In other words, Qatar and Abu Dhabi were paid a bit more than £300m for buying £3bn of securities - and these securities pay a stonking 14% rate of interest until June 2019 (many of us would love a bank to pay us that kind of interest).

So, Qatar and Abu Dhabi got a good deal. So what?

"Here's the thing.

Other investors yesterday bought £500m of the RCIs without the inducement of the warrants or the cash commission.

Perhaps unsurprisingly, although Qatar and Abu Dhabi were prepared to release £500m of the warrants for sale to other investors - following complaints from British investors that they should have been offered these in the first place - the Gulf investors didn't give back any of the commission or warrants.

Qatar and Abu Dhabi therefore ended up being paid over £300m for taking even less risk on their investment in Barclays.

It's worked out very nicely for them indeed. Now there's a proven appetite for these RCIs, they could presumably sell the rest on the open market, should that be appealing to them. In which case, the £300m would become pure profit attached to zero investment risk.

So why on earth did Barclays less than three weeks ago feel it had to pay so much money to Qatar and Abu Dhabi, to persuade them to buy these securities?

Well, it points out that market conditions were fraught at the time.

But there was no urgent rush to raise the money. As Barclays told me back then, the Financial Services Authority had given it till early next year to raise the capital it needed.

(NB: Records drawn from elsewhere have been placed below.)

`config.mk`:
```
export PLATFORM = sky130hd
export DESIGN_NAME = mole_spawner
export DESIGN_NICKNAME = d
export VERILOG_FILES = /design/src/rtl/mole_spawner.sv
export SDC_FILE = /design/constraint.sdc
export NUM_CORES = 1
export LEC_CHECK = 0
export BUFFER_PORTS_ARGS = -buffer_cell sky130_fd_sc_hd__buf_4
export CAP_MARGIN = 20
export CORE_MARGIN = 3
export CORE_UTILIZATION = 30
export CTS_BUF_LIST = sky130_fd_sc_hd__clkbuf_4 sky130_fd_sc_hd__clkbuf_8
export DETAILED_ROUTE_END_ITERATION = 7
export GPL_ROUTABILITY_DRIVEN = 0
export GPL_TIMING_DRIVEN = 0
export PLACE_DENSITY = 0.52
export SYNTH_ARGS = -nofsm -noshare
export SYNTH_HDL_FRONTEND = slang
export SYNTH_SLANG_ARGS = --single-unit
```
`constraint.sdc`:
```
create_clock -name clk -period 7.21 [get_ports clk]
set_input_delay 0.721 -clock clk [delete_from_list [all_inputs] [get_ports clk]]
set_output_delay 0.721 -clock clk [all_outputs]
set_load 0.05 [all_outputs]
```
`src/rtl/mole_spawner.sv`:
```
// rtl/mole_spawner.sv - whack-a-mole spawner: LFSR hole choice, up/gap/hit timing, score and miss counts
module mole_spawner #(
  parameter int          NUM_HOLES = 18,
  parameter logic [15:0] SEED      = 16'd483,
  parameter int          UP_INIT   = 50_000_000,
  parameter int          UP_MIN    = 10_000_000,
  parameter int          UP_STEP   = 2_000_000,
  parameter int          GAP_CYC   = 25_000_000,
  parameter int          HIT_CYC   = 12_500_000
) (
  input  logic                 clk,
  input  logic                 rst,
  input  logic                 enable,
  input  logic                 mole_hit,
  output logic [NUM_HOLES-1:0] LEDR,
  output logic                 mole_up,
  output logic                 hit_flash,
  output logic [7:0]           score,
  output logic [7:0]           misses
);

  localparam int UW     = $clog2(UP_INIT + 1);
  localparam int TMAX_A = (UP_INIT > GAP_CYC) ? UP_INIT : GAP_CYC;
  localparam int TMAX   = (TMAX_A > HIT_CYC) ? TMAX_A : HIT_CYC;
  localparam int TW     = $clog2(TMAX + 1);
  localparam int IW     = $clog2(NUM_HOLES);
  localparam logic [15:0] SEED_EFF = (SEED == 16'd0) ? 16'd1 : SEED;
  localparam logic [NUM_HOLES-1:0] ONE = {{(NUM_HOLES-1){1'b0}}, 1'b1};

  typedef enum logic [1:0] {IDLE, GAP, UP, HIT} state_t;

  state_t         state;
  logic [TW-1:0]  timer;
  logic [15:0]    lfsr;
  logic [15:0]    lfsr_next;
  logic [UW-1:0]  up_len;
  logic [UW-1:0]  up_len_next;
  logic [UW:0]    up_diff;
  logic [IW-1:0]  prev_idx;
  logic [IW-1:0]  idx_raw;
  logic [IW-1:0]  pick;

  // Hole choice never repeats the previous hole: bump to the neighbour on a collision.
  always_comb begin
    lfsr_next   = {1'b0, lfsr[15:1]} ^ (lfsr[0] ? 16'hB400 : 16'h0000);
    idx_raw     = IW'(lfsr % 16'(NUM_HOLES));
    pick        = idx_raw;
    if (idx_raw == prev_idx)
      pick = (idx_raw == IW'(NUM_HOLES - 1)) ? '0 : idx_raw + IW'(1);
    up_diff     = {1'b0, up_len} - (UW+1)'(UP_STEP);
    up_len_next = up_diff[UW-1:0];
    if (up_diff[UW] || (up_diff[UW-1:0] < UW'(UP_MIN)))
      up_len_next = UW'(UP_MIN);
  end

  always_ff @(posedge clk or posedge rst) begin
    if (rst) begin
      state     <= IDLE;
      timer     <= '0;
      lfsr      <= SEED_EFF;
      up_len    <= UW'(UP_INIT);
      prev_idx  <= '0;
      LEDR      <= '0;
      mole_up   <= 1'b0;
      hit_flash <= 1'b0;
      score     <= 8'd0;
      misses    <= 8'd0;
    end else begin
      lfsr <= lfsr_next;
      if (!enable) begin
        state     <= IDLE;
        LEDR      <= '0;
        mole_up   <= 1'b0;
        hit_flash <= 1'b0;
      end else begin
        case (state)
          IDLE: begin
            state  <= GAP;
            timer  <= TW'(GAP_CYC - 1);
            score  <= 8'd0;
            misses <= 8'd0;
            up_len <= UW'(UP_INIT);
          end
          GAP: begin
            if (timer == '0) begin
              state    <= UP;
              timer    <= TW'(up_len) - TW'(1);
              LEDR     <= ONE << pick;
              mole_up  <= 1'b1;
              prev_idx <= pick;
            end else begin
              timer <= timer - TW'(1);
            end
          end
          UP: begin
            // A hit on the final up cycle still wins over the timeout.
            if (mole_hit) begin
              state     <= HIT;
              timer     <= TW'(HIT_CYC - 1);
              LEDR      <= '0;
              mole_up   <= 1'b0;
              hit_flash <= 1'b1;
              up_len    <= up_len_next;
              if (score != 8'hFF) score <= score + 8'd1;
            end else if (timer == '0) begin
              state   <= GAP;
              timer   <= TW'(GAP_CYC - 1);
              LEDR    <= '0;
              mole_up <= 1'b0;
              if (misses != 8'hFF) misses <= misses + 8'd1;
            end else begin
              timer <= timer - TW'(1);
            end
          end
          HIT: begin
            if (timer == '0) begin
              state     <= GAP;
              timer     <= TW'(GAP_CYC - 1);
              hit_flash <= 1'b0;
            end else begin
              timer <= timer - TW'(1);
            end
          end
          default: state <= IDLE;
        endcase
      end
    end
  end

endmodule
```
* After elaboration in Yosys (flattened, before gate mapping)
Cells that the tools add are included.
** Word-level totals
- Output and inout bits :: 36
- Logic and storage cells :: 83
- Input bits :: 4
- Register bits after elaboration :: 111
** Cells by class
- Bitwise operators :: 1
- Order comparisons :: 1
- Add/subtract/negate cells :: 6
- Shift operators :: 1
- Reduce and logical (&&, ||, !) cells :: 10
- Divide/modulo/power cells :: 1
- Multiplexer cells :: 35
- Eq/ne operators :: 18
** Operator list (count)
- $mux W26 :: 5
- $pmux W26 S4 :: 1
- $mux W18 :: 4
- $pmux W26 S2 :: 1
- $sub A26 B1 Y26 const B :: 2
- $mux W8 :: 5
- $pmux W18 S2 :: 1
- $pmux W8 S2 :: 2
- $sub A26 B21 Y27 const B :: 1
- $logic_not A26 Y1 :: 1
- $lt A26 B24 Y1 const B :: 1
- $shl A1 B5 Y18 const A :: 1
- $add A8 B1 Y8 const B :: 2
- $mod A16 B5 Y16 const B :: 1
- $mux W16 :: 1
- $ne A8 B8 Y1 const B :: 2
- $xor A15 B16 Y16 :: 1
- $reduce_and A3 Y1 :: 4
- $mux W5 :: 2
- $ne A2 B2 Y1 const B :: 5
- $ne A3 B3 Y1 const B :: 3
- $mux W2 :: 4
- $pmux W2 S4 :: 1
- $mux W1 :: 6
- 13 further kinds :: 16

* Logic depth before layout (Yosys ltp)
Gate-level depths: netlist (run 1).
- Word-level depth :: 8
- Depth in mapped cells :: 31
- Depth with buffers taken out :: 25

* Least setup slack after synthesis (run 1)
Ideal clock, no wire load.
- Path type :: reg-to-reg
- From :: reg lfsr[12]
- To :: reg LEDR[17]
- Library setup time :: 0.077 ns
- Cell stages (with the launch flop) :: 29
- Clock period less this slack :: 6.464 ns
- Path buffers :: 4
- Arrival time :: 6.388 ns
- Data required time :: 7.133 ns
- Slack :: 0.746 ns
- Cells stage by stage :: dfrtp_1 -> buf_6 -> nand2b_4 -> buf_6 -> a2111oi_4 -> o211ai_2 -> a2111o_1 -> a41oi_1 -> o21ai_0 -> a32o_1 -> or3_4 -> mux2i_1 -> or3b_1 -> o311a_1 -> o21ai_2 -> mux2i_2 -> a21oi_1 -> a31o_1 -> buf_6 -> ha_1 -> inv_1 -> nand2_1 -> o22a_1 -> a31oi_1 -> nand3_1 -> buf_2 -> or4b_1 -> a21o_1 -> o21ai_1
** On the way
- Cells in the longest elaborated chain, start to end :: 8
- Elaborated cells between the ends (all ways) :: 10
- Classes of those cells :: add/sub (1); div (1); eq/ne (2); shift (1); mux (5)
** RTL lines
- from (decl) :: RTL line 34 : logic [15:0] lfsr;
- from (signal assigned) :: RTL line 69 : lfsr <= lfsr_next;
- $mod A16 B5 Y16 (*) :: RTL line 46 : idx_raw = IW'(lfsr % 16'(NUM_HOLES));
- $add A5 B1 Y5 or $eq A5 B5 Y1 (tied branches) :: RTL line 49 : pick = (idx_raw == IW'(NUM_HOLES - 1)) ? '0 : idx_raw + IW'(1);
- $mux W5 :: RTL line 49
- $mux W5 (*) :: RTL line 48 : if (idx_raw == prev_idx)
- $shl A1 B5 Y18 (*) :: RTL line 88 : LEDR <= ONE << pick;
- $mux W18 (*) :: RTL line 85 : if (timer == '0) begin
- $pmux W18 S2 (*) :: RTL line 76 : case (state)
- $mux W18 (*) :: RTL line 70 : if (!enable) begin
- to (signal assigned) :: RTL line 88
- to (decl) :: RTL line 15 : output logic [NUM_HOLES-1:0] LEDR,
Mark *: on every way between the ends. The rest lies on a longest branch, timed or not. The select of a mux whose other input is x is not followed.
A chain may end at the register's enable or synchronous reset.

* Final worst setup path (run 1)
- From :: reg lfsr[11]
- To :: reg LEDR[3]
The elaborated chain is that of the path after synthesis.

==> results.sh, run 1 <==
export IMPL_p_leak_nw=3.74
export IMPL_clock_sinks=104
export IMPL_grt_pass1_vias=6806
export IMPL_yosys_most_used_dff="dfrtp_1"
export IMPL_grt_usage_pct=15.6
export IMPL_routed_wirelength_mm=22.9
export IMPL_wl_per_cell_um=16.8
export IMPL_grt_max_degree=63
export IMPL_critPathRequiredTime_ns=7.53
export IMPL_final_nets=1040
export IMPL_fin_util_pct=37.2
export IMPL_worst_pin_slew_ns=0.779
export IMPL_drcViolationCount=0
export IMPL_fp_dieH_um=167
export IMPL_dr_pass1_iters=5
export IMPL_outcome="complete, no violations"
export IMPL_setup_violations=0
export IMPL_worst_path_max_delay_cell="or3_4"
export IMPL_yosysWarnings=0
export IMPL_multi_input_area_sq_mm=0.00515
export IMPL_period_share_pct=97.5
export IMPL_antenna_cells=0
export IMPL_ys_top_cells_by_area="dfrtp_1, dfstp_2, nand2_1"
export IMPL_portBuffers=39
export IMPL_cts_tree="yes"
export IMPL_worstPathMaxFanout=8
export IMPL_vias=7444
export IMPL_p_per_area_mw_per_mm2=120
export IMPL_h_tree_depth=3
export IMPL_timing_rr_start="lfsr[11]"
export IMPL_clock_fmax_mhz=142
export IMPL_grt_pass1_wl_mm=36.5
export IMPL_drtIter0Drc=558
export IMPL_syn_nets=955
export IMPL_core_area_sq_mm=0.0253
export IMPL_cp_endpoint="LEDR[3]"
export IMPL_max_cap_violations=0
export IMPL_slew_headroom_pct=47.7
export IMPL_crit_type="flop to flop"
export IMPL_ctsLongestPathBuffers=2
export IMPL_ctsHoldBuffers=0
export IMPL_initial_core_util_pct=30.7
export IMPL_synth_edf_count=0
export IMPL_cts_made_buffers=9
export IMPL_register_area_sq_mm=0.00263
export IMPL_synth_cell_types=104
export IMPL_vias_per_cell=5.46
export IMPL_antenna_found_initial=0
export IMPL_tns_ns=0
export IMPL_end_kind="flop"
export IMPL_peakVddDrop_v=0.0000815
export IMPL_critPathArrivalTime_ns=7.35
export IMPL_root_buffer="clkbuf_8"
export IMPL_rsz0062_at_grt="yes"
export IMPL_postRouteAntennaNets=0
export IMPL_drv_slew=0
export IMPL_synthArstFlopShare_pct=100
export IMPL_hold_class="primary input to async pin"
export IMPL_clkLatencyLatePin_ns=0.41
export IMPL_r2r_slack_ns=0.18
export IMPL_clk_pin_slew_worst_paths_ns=0.12
export IMPL_rows=58
export IMPL_critPathLaunchType="flop"
export IMPL_cp_common_cell="buf_6"
export IMPL_fin_skew_ns=0.0172
export IMPL_synth_seq_cells=104
export IMPL_dieArea_sq_mm=0.0279
export IMPL_drive_gt1_share_pct=21.0
export IMPL_ys_seq_area_share_pct=33.8
export IMPL_io_pins=40
export IMPL_synth_area_sq_mm=0.00777
export IMPL_layout_min_cycle_time_ns=7.03
export IMPL_yosysTopAreaCell="dfrtp_1"
export IMPL_syn_avg_cell_area_sq_um=8.24
export IMPL_synth_top_area_share_pct=27.7
export IMPL_die_w_um=167
export IMPL_syn2layout_area_growth_pct=21.2
export IMPL_synthCells=943
export IMPL_fin_cells=1363
export IMPL_rr_worst_depth=29
export IMPL_placed_cells=1313
export IMPL_fillCellCount=2616
export IMPL_cp_slowest_stage_delay_ns=0.42
export IMPL_crit_path_start="lfsr[11]"
export IMPL_whs_ns=0.369
export IMPL_grt_overflow_total=0
export IMPL_hold_viol=0
export IMPL_place_hpwl_mm=15.9
export IMPL_r2r_end="LEDR[3]"
## layout by cell type (no fill, tap or decap), types with 6 or more instances in the layout
| cell type | n |
|---|---|
| o21ai_1 | 19 |
| a21oi_1 | 51 |
| o22a_1 | 15 |
| and2_1 | 6 |
| xnor2_1 | 21 |
| buf_6 | 7 |
| o31ai_1 | 8 |
| o21ai_0 | 66 |
| and3_1 | 8 |
| clkbuf_8 | 9 |
| nand3_1 | 19 |
| or2_2 | 7 |
| a21o_1 | 9 |
| o211a_1 | 7 |
| a31oi_1 | 10 |
| nor2_1 | 71 |
| clkbuf_1 | 37 |
| buf_2 | 6 |
| nand2b_1 | 14 |
| xor2_1 | 23 |
| a22o_1 | 10 |
| o22ai_1 | 9 |
| nand2_1 | 109 |
| dfstp_2 | 18 |
| ha_1 | 6 |
| buf_4 | 76 |
| nand4_1 | 12 |
| nor3_1 | 38 |
| o21a_1 | 8 |
| or3_1 | 14 |
| nor4_1 | 10 |
| nor2b_1 | 7 |
| dfrtp_1 | 84 |
| inv_1 | 32 |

Arguably therefore Barclays has needlessly given away £300m."

That doesn't sound good.

"Could the board make amends? Well Barclays' four executive directors have volunteered to forego their bonuses.

But they would probably have to do without bonuses for around 10 years to compensate for the shareholder wealth given away in this transaction.

Which means that the decision by the board to offer itself up for re-election may turn out to be more than a symbolic gesture.

In particular, there is likely to be pressure on the chairman, Marcus Agius, to explain why he and the non-executives permitted the deal with Qatar and Abu Dhabi to be transacted on such generous terms."

I should hope that they are called to account. But, I also want to file this one, unless otherwise informed, under panic selling or dealmaking. I simply wonder how much, in retrospect, of this kind of panic will turn up.